[Start of Attachment]
### config.mk
export PLATFORM = sky130hd
export DESIGN_NAME = string_to_unsigned_parser
export DESIGN_NICKNAME = d
export VERILOG_FILES = /design/src/rtl/core/str2u_pkg.sv /design/src/rtl/core/string_to_unsigned_parser.sv /design/src/rtl/core/str2u_in_stage.sv /design/src/rtl/core/str2u_mac.sv /design/src/rtl/core/str2u_parse.sv
export SDC_FILE = /design/constraint.sdc
export NUM_CORES = 1
export LEC_CHECK = 0
export CAP_MARGIN = 5
export CORE_UTILIZATION = 35
export CTS_CLUSTER_DIAMETER = 30
export DETAILED_ROUTE_END_ITERATION = 16
export DONT_BUFFER_PORTS = 1
export PLACE_DENSITY = 0.51
export SLEW_MARGIN = 10
export SYNTH_ARGS = -nofsm -noshare
export SYNTH_HDL_FRONTEND = slang
export SYNTH_SLANG_ARGS = --single-unit
### constraint.sdc
create_clock -name i_clk -period 20.9 [get_ports i_clk]
set_input_delay 4.18 -clock i_clk [delete_from_list [all_inputs] [get_ports i_clk]]
set_output_delay 4.18 -clock i_clk [all_outputs]
set_load 0.05 [all_outputs]
### src/rtl/core/str2u_pkg.sv
`default_nettype none

package str2u_pkg;

    localparam int WORD_BITS   = 64;
    localparam int OFFSET_BITS = 16;
    localparam int CHAR_BITS   = 8;
    localparam int BASE_BITS   = 6;

    localparam logic [BASE_BITS-1:0] BASE_RESET = BASE_BITS'(10);

    typedef struct packed {
        logic [CHAR_BITS-1:0] character;
        logic                 first_of_string;
    } t_in_beat;

    typedef struct packed {
        logic [WORD_BITS-1:0]   value;
        logic                   overflowed;
        logic                   digits_found;
        logic [OFFSET_BITS-1:0] end_offset;
    } t_out_beat;

endpackage

`default_nettype wire

### src/rtl/core/string_to_unsigned_parser.sv
// Streaming unsigned-number parser (strtoul semantics), one text byte per beat.
// Input channel: i_in_valid / o_in_ready carry {character, first_of_string}.
//   A beat with first_of_string set restarts the parse at offset 0; bytes seen
//   before any such beat, or after a result, are dropped silently.
// Output channel: o_out_valid / i_out_ready carry {value, overflowed,
//   digits_found, end_offset}; one beat per string, at the first non-digit.
// Config: i_cfg_we writes the radix (0 = auto) from i_cfg_data; it is picked
//   up by the next first_of_string beat. Reset value is 10.
// A terminating byte reaches its result via the input and output registers.
//   Throughput is one byte per cycle while the output is not stalled, set by
//   the combinational multiply-add on the 64-bit accumulator fed by each digit.
// An input register and an output register separate the two channels, so a
//   byte is taken even while a finished result sits waiting. When the output
//   is stalled with a result pending, the parser holds its current byte and
//   o_in_ready drops once the input register is full.
// Reset (synchronous, active low) clears the parse state, both registers'
//   valid flags and restores the radix to 10.
`default_nettype none

module string_to_unsigned_parser (
    input  wire logic                            i_clk,
    input  wire logic                            i_rst_n,
    input  wire logic                            i_cfg_we,
    input  wire logic [str2u_pkg::BASE_BITS-1:0] i_cfg_data,
    input  wire logic                            i_in_valid,
    output logic                                 o_in_ready,
    input  wire str2u_pkg::t_in_beat             i_in_data,
    output logic                                 o_out_valid,
    input  wire logic                            i_out_ready,
    output str2u_pkg::t_out_beat                 o_out_data
);
    import str2u_pkg::*;

    logic     beat_valid;
    t_in_beat beat;
    logic     take;

    str2u_in_stage u_in_stage (
        .i_clk        (i_clk),
        .i_rst_n      (i_rst_n),
        .i_in_valid   (i_in_valid),
        .o_in_ready   (o_in_ready),
        .i_in_data    (i_in_data),
        .i_take       (take),
        .o_beat_valid (beat_valid),
        .o_beat       (beat)
    );

    str2u_parse u_parse (
        .i_clk        (i_clk),
        .i_rst_n      (i_rst_n),
        .i_cfg_we     (i_cfg_we),
        .i_cfg_data   (i_cfg_data),
        .i_beat_valid (beat_valid),
        .i_beat       (beat),
        .o_take       (take),
        .o_out_valid  (o_out_valid),
        .i_out_ready  (i_out_ready),
        .o_out_data   (o_out_data)
    );

endmodule

`default_nettype wire

### src/rtl/core/str2u_in_stage.sv
`default_nettype none

module str2u_in_stage (
    input  wire logic                i_clk,
    input  wire logic                i_rst_n,
    input  wire logic                i_in_valid,
    output logic                     o_in_ready,
    input  wire str2u_pkg::t_in_beat i_in_data,
    input  wire logic                i_take,
    output logic                     o_beat_valid,
    output str2u_pkg::t_in_beat      o_beat
);
    import str2u_pkg::*;

    logic     r_valid;
    t_in_beat r_beat;

    // a slot frees up in the same cycle the parser consumes it
    assign o_in_ready   = !r_valid || i_take;
    assign o_beat_valid = r_valid;
    assign o_beat       = r_beat;

    always_ff @(posedge i_clk) begin
        if (!i_rst_n) begin
            r_valid <= 1'b0;
        end else if (o_in_ready) begin
            r_valid <= i_in_valid;
        end
    end

    always_ff @(posedge i_clk) begin
        if (i_in_valid && o_in_ready) begin
            r_beat <= i_in_data;
        end
    end

endmodule

`default_nettype wire

### src/rtl/core/str2u_mac.sv
`default_nettype none

module str2u_mac (
    input  wire logic [str2u_pkg::WORD_BITS-1:0] i_acc,
    input  wire logic [str2u_pkg::BASE_BITS-1:0] i_base,
    input  wire logic [str2u_pkg::BASE_BITS-1:0] i_digit,
    output logic [str2u_pkg::WORD_BITS-1:0]      o_sum,
    output logic                                 o_carry
);
    import str2u_pkg::*;

    localparam int FULL_BITS = WORD_BITS + BASE_BITS;

    logic [FULL_BITS-1:0] full;

    // digit < base, so acc*base+digit leaves the word exactly when strtoul's
    // limit/remainder test trips
    assign full    = FULL_BITS'(i_acc) * FULL_BITS'(i_base) + FULL_BITS'(i_digit);
    assign o_sum   = full[WORD_BITS-1:0];
    assign o_carry = |full[FULL_BITS-1:WORD_BITS];

endmodule

`default_nettype wire

### src/rtl/core/str2u_parse.sv
`default_nettype none

module str2u_parse (
    input  wire logic                                i_clk,
    input  wire logic                                i_rst_n,
    input  wire logic                                i_cfg_we,
    input  wire logic [str2u_pkg::BASE_BITS-1:0]     i_cfg_data,
    input  wire logic                                i_beat_valid,
    input  wire str2u_pkg::t_in_beat                 i_beat,
    output logic                                     o_take,
    output logic                                     o_out_valid,
    input  wire logic                                i_out_ready,
    output str2u_pkg::t_out_beat                     o_out_data
);
    import str2u_pkg::*;

    localparam int DIGIT_BITS = 7;
    localparam logic [DIGIT_BITS-1:0]  DIGIT_NONE = DIGIT_BITS'(99);
    localparam logic [OFFSET_BITS-1:0] POS_MAX    = '1;

    localparam logic [CHAR_BITS-1:0] CH_0     = 8'h30;
    localparam logic [CHAR_BITS-1:0] CH_9     = 8'h39;
    localparam logic [CHAR_BITS-1:0] CH_LA    = 8'h61;
    localparam logic [CHAR_BITS-1:0] CH_LZ    = 8'h7A;
    localparam logic [CHAR_BITS-1:0] CH_UA    = 8'h41;
    localparam logic [CHAR_BITS-1:0] CH_UZ    = 8'h5A;
    localparam logic [CHAR_BITS-1:0] CH_LX    = 8'h78;
    localparam logic [CHAR_BITS-1:0] CH_UX    = 8'h58;
    localparam logic [CHAR_BITS-1:0] CH_SPACE = 8'h20;
    localparam logic [CHAR_BITS-1:0] CH_TAB   = 8'h09;
    localparam logic [CHAR_BITS-1:0] CH_LF    = 8'h0A;
    localparam logic [CHAR_BITS-1:0] CH_CR    = 8'h0D;
    localparam logic [CHAR_BITS-1:0] CH_MINUS = 8'h2D;
    localparam logic [CHAR_BITS-1:0] CH_PLUS  = 8'h2B;

    localparam logic [BASE_BITS-1:0] BASE_AUTO = BASE_BITS'(0);
    localparam logic [BASE_BITS-1:0] BASE_OCT  = BASE_BITS'(8);
    localparam logic [BASE_BITS-1:0] BASE_DEC  = BASE_BITS'(10);
    localparam logic [BASE_BITS-1:0] BASE_HEX  = BASE_BITS'(16);

    typedef enum logic [2:0] {
        PH_IDLE,
        PH_SPACE,
        PH_SIGNED,
        PH_ZERO,
        PH_DIGITS
    } t_phase;

    function automatic logic [DIGIT_BITS-1:0] f_digit_value(input logic [CHAR_BITS-1:0] ch);
        logic [DIGIT_BITS-1:0] v;
        v = DIGIT_NONE;
        if (ch inside {[CH_0:CH_9]}) begin
            v = DIGIT_BITS'(ch - CH_0);
        end else if (ch inside {[CH_LA:CH_LZ]}) begin
            v = DIGIT_BITS'(ch - CH_LA + 8'd10);
        end else if (ch inside {[CH_UA:CH_UZ]}) begin
            v = DIGIT_BITS'(ch - CH_UA + 8'd10);
        end
        return v;
    endfunction

    t_phase                 r_phase;
    logic [WORD_BITS-1:0]   r_acc;
    logic                   r_neg;
    logic                   r_ovf;
    logic                   r_any;
    logic [BASE_BITS-1:0]   r_base;
    logic [OFFSET_BITS-1:0] r_pos;
    logic [BASE_BITS-1:0]   r_number_base;
    logic                   r_out_valid;
    t_out_beat              r_out_data;

    // state as seen after an optional restart
    t_phase                 w_phase;
    logic [WORD_BITS-1:0]   w_acc;
    logic                   w_neg;
    logic                   w_ovf;
    logic                   w_any;
    logic [BASE_BITS-1:0]   w_base;
    logic [OFFSET_BITS-1:0] w_pos;

    t_phase                 phase_a;
    logic                   any_a;
    logic                   after_sign;
    logic                   do_digit;
    logic [CHAR_BITS-1:0]   c;
    logic [DIGIT_BITS-1:0]  dv;
    logic                   ends;
    logic                   adds;
    logic [WORD_BITS-1:0]   mac_sum;
    logic                   mac_carry;

    t_phase                 n_phase;
    logic [WORD_BITS-1:0]   n_acc;
    logic                   n_neg;
    logic                   n_ovf;
    logic                   n_any;
    logic [BASE_BITS-1:0]   n_base;
    logic [OFFSET_BITS-1:0] n_pos;
    t_out_beat              n_out;

    assign c      = i_beat.character;
    assign o_take = i_beat_valid && (!r_out_valid || i_out_ready);

    always_comb begin
        if (i_beat.first_of_string) begin
            w_phase = PH_SPACE;
            w_acc   = '0;
            w_neg   = 1'b0;
            w_ovf   = 1'b0;
            w_any   = 1'b0;
            w_base  = r_number_base;
            w_pos   = '0;
        end else begin
            w_phase = r_phase;
            w_acc   = r_acc;
            w_neg   = r_neg;
            w_ovf   = r_ovf;
            w_any   = r_any;
            w_base  = r_base;
            w_pos   = r_pos;
        end
    end

    // phase walk: whitespace, sign, held zero for a possible 0x prefix
    always_comb begin
        phase_a    = w_phase;
        n_neg      = w_neg;
        n_base     = w_base;
        any_a      = w_any;
        after_sign = 1'b0;
        do_digit   = 1'b0;
        case (w_phase)
            PH_SPACE: begin
                if (c inside {CH_SPACE, CH_TAB, CH_LF, CH_CR}) begin
                    phase_a = PH_SPACE;
                end else if (c == CH_MINUS) begin
                    n_neg   = 1'b1;
                    phase_a = PH_SIGNED;
                end else if (c == CH_PLUS) begin
                    phase_a = PH_SIGNED;
                end else begin
                    after_sign = 1'b1;
                end
            end
            PH_SIGNED: begin
                after_sign = 1'b1;
            end
            PH_ZERO: begin
                if (c == CH_LX || c == CH_UX) begin
                    n_base  = BASE_HEX;
                    phase_a = PH_DIGITS;
                end else begin
                    if (w_base == BASE_AUTO) begin
                        n_base = BASE_OCT;
                    end
                    // the held zero counts as a digit; accumulator is still zero
                    any_a    = 1'b1;
                    phase_a  = PH_DIGITS;
                    do_digit = 1'b1;
                end
            end
            PH_DIGITS: begin
                do_digit = 1'b1;
            end
            default: begin
                phase_a = PH_IDLE;
            end
        endcase
        if (after_sign) begin
            if ((w_base == BASE_AUTO || w_base == BASE_HEX) && c == CH_0) begin
                phase_a = PH_ZERO;
            end else begin
                if (w_base == BASE_AUTO) begin
                    n_base = BASE_DEC;
                end
                phase_a  = PH_DIGITS;
                do_digit = 1'b1;
            end
        end
    end

    assign dv   = f_digit_value(c);
    assign ends = do_digit && (dv >= DIGIT_BITS'(n_base));
    assign adds = do_digit && !ends;

    str2u_mac u_mac (
        .i_acc   (w_acc),
        .i_base  (n_base),
        .i_digit (dv[BASE_BITS-1:0]),
        .o_sum   (mac_sum),
        .o_carry (mac_carry)
    );

    always_comb begin
        n_phase = ends ? PH_IDLE : phase_a;
        n_any   = any_a || adds;
        n_acc   = w_acc;
        n_ovf   = w_ovf;
        if (adds) begin
            if (w_ovf || mac_carry) begin
                n_ovf = 1'b1;
            end else begin
                n_acc = mac_sum;
            end
        end
        if (w_phase != PH_IDLE && w_pos != POS_MAX) begin
            n_pos = w_pos + 1'b1;
        end else begin
            n_pos = w_pos;
        end

        if (w_ovf) begin
            n_out.value = '1;
        end else if (w_neg) begin
            n_out.value = '0 - w_acc;
        end else begin
            n_out.value = w_acc;
        end
        n_out.overflowed   = w_ovf;
        n_out.digits_found = any_a;
        n_out.end_offset   = any_a ? w_pos : '0;
    end

    always_ff @(posedge i_clk) begin
        if (!i_rst_n) begin
            r_phase       <= PH_IDLE;
            r_acc         <= '0;
            r_neg         <= 1'b0;
            r_ovf         <= 1'b0;
            r_any         <= 1'b0;
            r_base        <= BASE_RESET;
            r_pos         <= '0;
            r_number_base <= BASE_RESET;
            r_out_valid   <= 1'b0;
        end else begin
            if (i_cfg_we) begin
                r_number_base <= i_cfg_data;
            end
            if (o_take) begin
                r_phase <= n_phase;
                r_acc   <= n_acc;
                r_neg   <= n_neg;
                r_ovf   <= n_ovf;
                r_any   <= n_any;
                r_base  <= n_base;
                r_pos   <= n_pos;
            end
            if (o_take && ends) begin
                r_out_valid <= 1'b1;
                r_out_data  <= n_out;
            end else if (i_out_ready) begin
                r_out_valid <= 1'b0;
            end
        end
    end

    assign o_out_valid = r_out_valid;
    assign o_out_data  = r_out_data;

endmodule

`default_nettype wire

Yosys cells after proc, flatten, opt, wreduce, memory -nomap -nowiden
Cells that the tools add are included.
Widths: inputs -> output; s select.

storage, ports and cells
  output and inout bits = 84
  flip-flop bits (word level) = 191

cells by class
  reduce and logical (&&, ||, !) cells = 26
  muxes and demuxes = 44
  multipliers = 1
  add/sub/neg operators = 8
  order comparisons = 7
  eq/ne operators = 15

operators with widths
  kind                   count
  $mux 64                4
  $add 70x6->70          1
  $mul 64x6->70          1
  $sub 1x64->64 const A  1
  $mux 6                 7
  $eq 8x6->1 const B     4
  $mux 16                2
  $eq 8x4->1 const B     3
  $mux 3                 7
  $mux 7                 3
  $mux 1                 18
  $add 16x1->16 const B  1
  $eq 8x7->1 const B     2
  $ge 8x7->1 const B     2
  $le 8x7->1 const B     2
  $ne 16x16->1 const B   1
  $add 7x4->7 const B    2
  $sub 7x7->7 const B    2
  $logic_and 1x1->1      10
  $pmux 3 s3             1
  $ge 8x6->1 const B     1
  $le 8x6->1 const B     1
  $ge 7x6->1             1
  $sub 7x6->7 const B    1
  14 further kinds       23

Longest topological paths before layout
  depth after elaboration = 14
  mapped depth = 33
  gate-level depth less buffers = 30

Modules after synthesis
From an unflattened synthesis, not the netlist that was laid out.

unflattened totals
  cell total of the unflattened synthesis = 2382
  area, all modules = 22676.7 um2

by module, submodules not included
  module          cells an instance  times used  area each (um2)  sequential area each (um2)
  str2u_mac       1384               1           12759.7          0.0
  str2u_parse     984                1           9589.2           4444.3
  str2u_in_stage  14                 1           327.8            290.3

Worst setup path before layout
No wires, ideal clock.

  path type = input to register
  start = input i_out_ready
  end = register u_parse.r_out_data, in the netlist u_parse.o_out_data[0] (enable)
  arrival time = 10379 ps
  path buffers = 2
  cell stages on the path = 5
  slack = 9898 ps
  cell sequence = nor2b_1 -> nand2b_1 -> clkbuf_1 -> clkbuf_1 -> nor3_1

on the way
  word-level cells in the longest chain between the ends = 4

ends and longest elaborated chain
  element                     line                             RTL
  from (decl)                 string_to_unsigned_parser.sv:29  input wire logic i_out_ready,
  $logic_or 1x1->1            str2u_parse.sv:103               assign o_take = i_beat_valid && (!r_out_valid || i_out_ready);
  $logic_and 1x1->1           str2u_parse.sv:103
  $logic_and 1x1->1           str2u_parse.sv:249               if (o_take && ends) begin
  $reduce_and 2->1 (no line)  -
  to (signal assigned)        str2u_parse.sv:251               r_out_data <= n_out;
  to (decl)                   str2u_parse.sv:71                t_out_beat r_out_data;

No other way between the ends.
A chain may end at the register's enable or synchronous reset.

Final worst setup path
  start = register u_in_stage.r_beat, in the netlist u_in_stage.o_beat[1]
  end = register u_parse.r_acc[15]

on the way
  word-level cells in the longest chain between the ends = 13
  elaborated cells between the ends (all ways) = 52
  classes of those cells = 6 x add/sub; 1 x mul; 7 x order compare; 9 x eq/ne; 18 x mux; 11 x reduce/logical

ends and longest elaborated chain
  element                 line                  RTL
  from (decl)             str2u_in_stage.sv:16  t_in_beat r_beat;
  from (signal assigned)  str2u_in_stage.sv:33  r_beat <= i_in_data;
  $eq 8x7->1              str2u_parse.sv:150    if (c == CH_LX || c == CH_UX) begin
  $logic_or 1x1->1        str2u_parse.sv:150
  $mux 6                  str2u_parse.sv:150
  $mux 6                  str2u_parse.sv:133    case (w_phase)
  $mux 6                  str2u_parse.sv:174    if (w_base == BASE_AUTO) begin
  $mux 6                  str2u_parse.sv:171    if ((w_base == BASE_AUTO || w_base == BASE_HEX) && c == CH_0) begin
  $mux 6                  str2u_parse.sv:170    if (after_sign) begin
  $mul 64x6->70           str2u_mac.sv:18       assign full = FULL_BITS'(i_acc) * FULL_BITS'(i_base) + FULL_BITS'(i_digit);
  $add 70x6->70           str2u_mac.sv:18
  $reduce_or 6->1         str2u_mac.sv:20       assign o_carry = |full[FULL_BITS-1:WORD_BITS];
  $logic_or 1x1->1        str2u_parse.sv:201    if (w_ovf || mac_carry) begin
  $mux 64                 str2u_parse.sv:201
  $mux 64 (*)             str2u_parse.sv:200    if (adds) begin
  to (signal assigned)    str2u_parse.sv:242    r_acc <= n_acc;
  to (decl)               str2u_parse.sv:63     logic [WORD_BITS-1:0] r_acc;

Every way passes the cells marked *; elsewhere a longest branch is shown, timed or not.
[End of Attachment]
▶ **WORK TO BE COMPLETED**: Search the entries above for "buffers". Show every line that has it.

▶ **ANSWER TO THIS TASK**:
  gate-level depth less buffers = 30
  path buffers = 2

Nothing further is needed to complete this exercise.